Recent arrests point to welcome progress in the evolution of India’s counter-terror capabilities.
The capture of Yasin Bhatkal by Indian intelligence officials on Wednesday represents an important milestone in India’s counter-terrorism efforts. Yasin Bhatkal played a pivotal role in the Bangalore, Pune, Delhi, Hyderabad and other bomb blasts in India and is responsible for the deaths of hundreds of Indian citizens. This article in the Indian Express summarizes the extent of his crimes against the country:
Yasin Bhatkal is wanted in at least eight cases in Maharashtra, of which four involve blasts or terror conspiracies. He is named as a wanted accused in the Mumbai blasts of July 13, 2011, as the bomb-planter in the 2010 blast at Pune’s German Bakery, where he was seen in CCTV footage, and as an accused in an aborted attempt (by Qateel Siddiqui, since dead) at planting a bomb at a temple in Pune. In August 2012, the state ATS named Yasin a wanted accused for a conspiracy to carry out blasts across the state.
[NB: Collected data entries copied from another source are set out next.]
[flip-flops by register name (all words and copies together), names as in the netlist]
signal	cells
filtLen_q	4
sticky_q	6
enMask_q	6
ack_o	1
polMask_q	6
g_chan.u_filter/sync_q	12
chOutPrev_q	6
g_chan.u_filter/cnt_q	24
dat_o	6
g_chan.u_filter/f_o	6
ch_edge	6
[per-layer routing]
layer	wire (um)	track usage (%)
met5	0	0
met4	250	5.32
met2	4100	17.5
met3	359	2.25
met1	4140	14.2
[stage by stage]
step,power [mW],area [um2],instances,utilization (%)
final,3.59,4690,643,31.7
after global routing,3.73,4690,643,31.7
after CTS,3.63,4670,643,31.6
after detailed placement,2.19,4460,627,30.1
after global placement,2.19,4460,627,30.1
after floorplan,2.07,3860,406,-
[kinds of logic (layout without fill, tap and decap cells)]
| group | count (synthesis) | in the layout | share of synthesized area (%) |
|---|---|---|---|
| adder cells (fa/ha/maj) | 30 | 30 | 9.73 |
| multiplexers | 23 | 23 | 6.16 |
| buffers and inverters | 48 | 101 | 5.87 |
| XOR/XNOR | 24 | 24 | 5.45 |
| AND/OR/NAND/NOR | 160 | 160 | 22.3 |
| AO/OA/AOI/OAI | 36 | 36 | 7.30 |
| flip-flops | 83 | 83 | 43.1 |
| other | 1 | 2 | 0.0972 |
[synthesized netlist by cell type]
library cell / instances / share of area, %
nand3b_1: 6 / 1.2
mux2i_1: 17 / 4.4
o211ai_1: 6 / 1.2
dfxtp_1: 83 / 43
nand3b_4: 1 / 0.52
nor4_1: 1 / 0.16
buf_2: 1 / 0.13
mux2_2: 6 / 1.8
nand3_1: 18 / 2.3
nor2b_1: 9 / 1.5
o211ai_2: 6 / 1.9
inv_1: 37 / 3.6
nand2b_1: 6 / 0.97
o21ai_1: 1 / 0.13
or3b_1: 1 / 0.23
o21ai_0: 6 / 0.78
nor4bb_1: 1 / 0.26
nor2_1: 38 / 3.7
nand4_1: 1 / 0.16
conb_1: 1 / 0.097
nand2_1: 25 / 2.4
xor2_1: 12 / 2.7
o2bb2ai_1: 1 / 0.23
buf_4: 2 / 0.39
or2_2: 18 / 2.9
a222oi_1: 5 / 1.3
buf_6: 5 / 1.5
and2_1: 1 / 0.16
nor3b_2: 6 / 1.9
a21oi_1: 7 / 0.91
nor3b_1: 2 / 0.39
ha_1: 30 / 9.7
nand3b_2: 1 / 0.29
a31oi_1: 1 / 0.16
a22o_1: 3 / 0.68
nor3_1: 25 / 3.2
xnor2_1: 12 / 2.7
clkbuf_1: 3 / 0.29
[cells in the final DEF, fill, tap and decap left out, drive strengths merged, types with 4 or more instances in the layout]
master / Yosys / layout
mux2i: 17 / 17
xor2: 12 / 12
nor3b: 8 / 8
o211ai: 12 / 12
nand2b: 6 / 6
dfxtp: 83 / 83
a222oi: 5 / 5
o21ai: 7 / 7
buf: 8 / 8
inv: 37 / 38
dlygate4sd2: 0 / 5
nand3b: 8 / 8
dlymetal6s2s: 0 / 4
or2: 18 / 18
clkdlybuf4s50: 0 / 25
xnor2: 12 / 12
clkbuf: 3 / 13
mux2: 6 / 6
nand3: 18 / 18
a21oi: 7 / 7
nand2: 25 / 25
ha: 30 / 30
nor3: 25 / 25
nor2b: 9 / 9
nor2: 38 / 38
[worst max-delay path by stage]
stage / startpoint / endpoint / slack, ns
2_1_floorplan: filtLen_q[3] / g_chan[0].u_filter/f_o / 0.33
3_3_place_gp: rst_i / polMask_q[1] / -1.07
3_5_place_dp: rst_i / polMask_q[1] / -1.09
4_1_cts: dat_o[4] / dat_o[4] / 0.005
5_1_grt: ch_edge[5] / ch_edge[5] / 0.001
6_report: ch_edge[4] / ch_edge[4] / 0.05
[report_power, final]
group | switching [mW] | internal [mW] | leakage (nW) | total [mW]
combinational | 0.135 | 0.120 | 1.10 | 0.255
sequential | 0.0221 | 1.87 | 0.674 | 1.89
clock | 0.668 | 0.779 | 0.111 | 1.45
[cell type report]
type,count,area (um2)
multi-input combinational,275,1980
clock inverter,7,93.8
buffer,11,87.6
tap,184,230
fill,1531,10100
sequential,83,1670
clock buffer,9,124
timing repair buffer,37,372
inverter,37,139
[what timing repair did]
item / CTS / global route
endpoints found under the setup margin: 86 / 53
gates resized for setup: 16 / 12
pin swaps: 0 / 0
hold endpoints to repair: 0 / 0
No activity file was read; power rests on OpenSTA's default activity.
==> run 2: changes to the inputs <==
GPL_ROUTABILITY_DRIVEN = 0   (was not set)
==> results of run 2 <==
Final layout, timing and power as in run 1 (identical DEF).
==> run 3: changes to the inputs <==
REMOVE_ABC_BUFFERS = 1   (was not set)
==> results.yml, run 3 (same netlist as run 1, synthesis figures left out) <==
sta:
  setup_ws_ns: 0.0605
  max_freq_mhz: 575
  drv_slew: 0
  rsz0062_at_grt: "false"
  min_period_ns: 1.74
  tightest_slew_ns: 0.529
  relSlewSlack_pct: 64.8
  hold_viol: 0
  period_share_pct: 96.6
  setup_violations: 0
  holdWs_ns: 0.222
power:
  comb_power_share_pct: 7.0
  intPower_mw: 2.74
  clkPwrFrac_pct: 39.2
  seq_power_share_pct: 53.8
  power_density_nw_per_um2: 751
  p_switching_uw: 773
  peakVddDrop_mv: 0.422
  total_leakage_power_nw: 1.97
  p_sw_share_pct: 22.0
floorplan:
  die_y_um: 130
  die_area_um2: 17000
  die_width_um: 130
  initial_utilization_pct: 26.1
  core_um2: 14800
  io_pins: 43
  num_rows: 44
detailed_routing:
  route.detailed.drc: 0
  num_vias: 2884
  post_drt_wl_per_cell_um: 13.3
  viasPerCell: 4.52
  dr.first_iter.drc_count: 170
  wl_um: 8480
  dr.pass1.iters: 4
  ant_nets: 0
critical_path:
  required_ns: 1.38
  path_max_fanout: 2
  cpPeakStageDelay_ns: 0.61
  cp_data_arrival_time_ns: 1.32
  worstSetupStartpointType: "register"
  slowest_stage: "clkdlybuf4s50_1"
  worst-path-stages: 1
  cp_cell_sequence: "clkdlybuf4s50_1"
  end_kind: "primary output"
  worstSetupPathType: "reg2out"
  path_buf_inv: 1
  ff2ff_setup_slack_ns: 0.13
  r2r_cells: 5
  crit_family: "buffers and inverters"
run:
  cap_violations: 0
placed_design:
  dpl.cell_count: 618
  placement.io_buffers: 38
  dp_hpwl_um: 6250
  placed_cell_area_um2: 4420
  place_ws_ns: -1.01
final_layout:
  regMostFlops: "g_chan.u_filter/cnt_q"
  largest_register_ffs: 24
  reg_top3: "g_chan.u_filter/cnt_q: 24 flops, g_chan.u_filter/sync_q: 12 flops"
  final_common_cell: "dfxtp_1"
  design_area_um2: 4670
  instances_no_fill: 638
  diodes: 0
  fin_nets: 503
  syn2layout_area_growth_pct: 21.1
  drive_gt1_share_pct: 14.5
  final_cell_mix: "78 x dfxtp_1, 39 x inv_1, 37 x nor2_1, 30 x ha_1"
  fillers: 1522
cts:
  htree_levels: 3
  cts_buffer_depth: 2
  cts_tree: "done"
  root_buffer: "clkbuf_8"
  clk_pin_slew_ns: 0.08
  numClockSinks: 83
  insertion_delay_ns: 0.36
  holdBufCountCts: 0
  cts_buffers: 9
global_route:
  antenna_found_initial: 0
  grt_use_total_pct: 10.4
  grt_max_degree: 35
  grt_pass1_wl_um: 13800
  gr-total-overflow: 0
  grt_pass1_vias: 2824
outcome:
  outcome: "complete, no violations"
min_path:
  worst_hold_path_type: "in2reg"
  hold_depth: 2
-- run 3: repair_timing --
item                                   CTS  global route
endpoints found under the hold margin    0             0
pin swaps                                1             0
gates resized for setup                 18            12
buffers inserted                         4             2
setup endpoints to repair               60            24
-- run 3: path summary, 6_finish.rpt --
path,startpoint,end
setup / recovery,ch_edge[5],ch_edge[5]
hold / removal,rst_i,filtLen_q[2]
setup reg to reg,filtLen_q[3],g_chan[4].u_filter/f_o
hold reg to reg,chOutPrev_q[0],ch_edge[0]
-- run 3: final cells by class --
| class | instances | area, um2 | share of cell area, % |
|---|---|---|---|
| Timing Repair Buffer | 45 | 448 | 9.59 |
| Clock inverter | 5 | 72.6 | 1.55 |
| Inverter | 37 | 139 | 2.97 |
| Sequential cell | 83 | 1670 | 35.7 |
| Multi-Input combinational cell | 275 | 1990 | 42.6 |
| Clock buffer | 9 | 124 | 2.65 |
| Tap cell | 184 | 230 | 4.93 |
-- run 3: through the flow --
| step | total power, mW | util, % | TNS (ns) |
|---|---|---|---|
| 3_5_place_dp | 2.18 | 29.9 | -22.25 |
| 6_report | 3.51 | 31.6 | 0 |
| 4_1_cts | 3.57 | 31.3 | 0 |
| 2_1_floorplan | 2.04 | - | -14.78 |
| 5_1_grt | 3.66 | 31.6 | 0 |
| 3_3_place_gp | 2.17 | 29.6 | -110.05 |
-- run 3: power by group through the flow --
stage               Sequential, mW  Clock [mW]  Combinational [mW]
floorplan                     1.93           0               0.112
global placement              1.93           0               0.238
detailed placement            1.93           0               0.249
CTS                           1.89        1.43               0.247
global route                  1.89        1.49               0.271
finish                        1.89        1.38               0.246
He is also wanted in connection with a fake SIM card racket, the theft of two motorbikes for the 13/7 blasts, and will also be booked for the theft of cars from Navi Mumbai that were used to plant bombs in Ahmedabad and Surat.[Himayat] Baig and Yasin allegedly carried the explosives to Pune in a series of vehicles. “Yasin planted the bomb in a haversack at the bakery around 5 pm and triggered it with the help of a mobile triggering device at 6.50 pm,” the chargesheet says. Baig has been sentenced to death and has appealed in High Court.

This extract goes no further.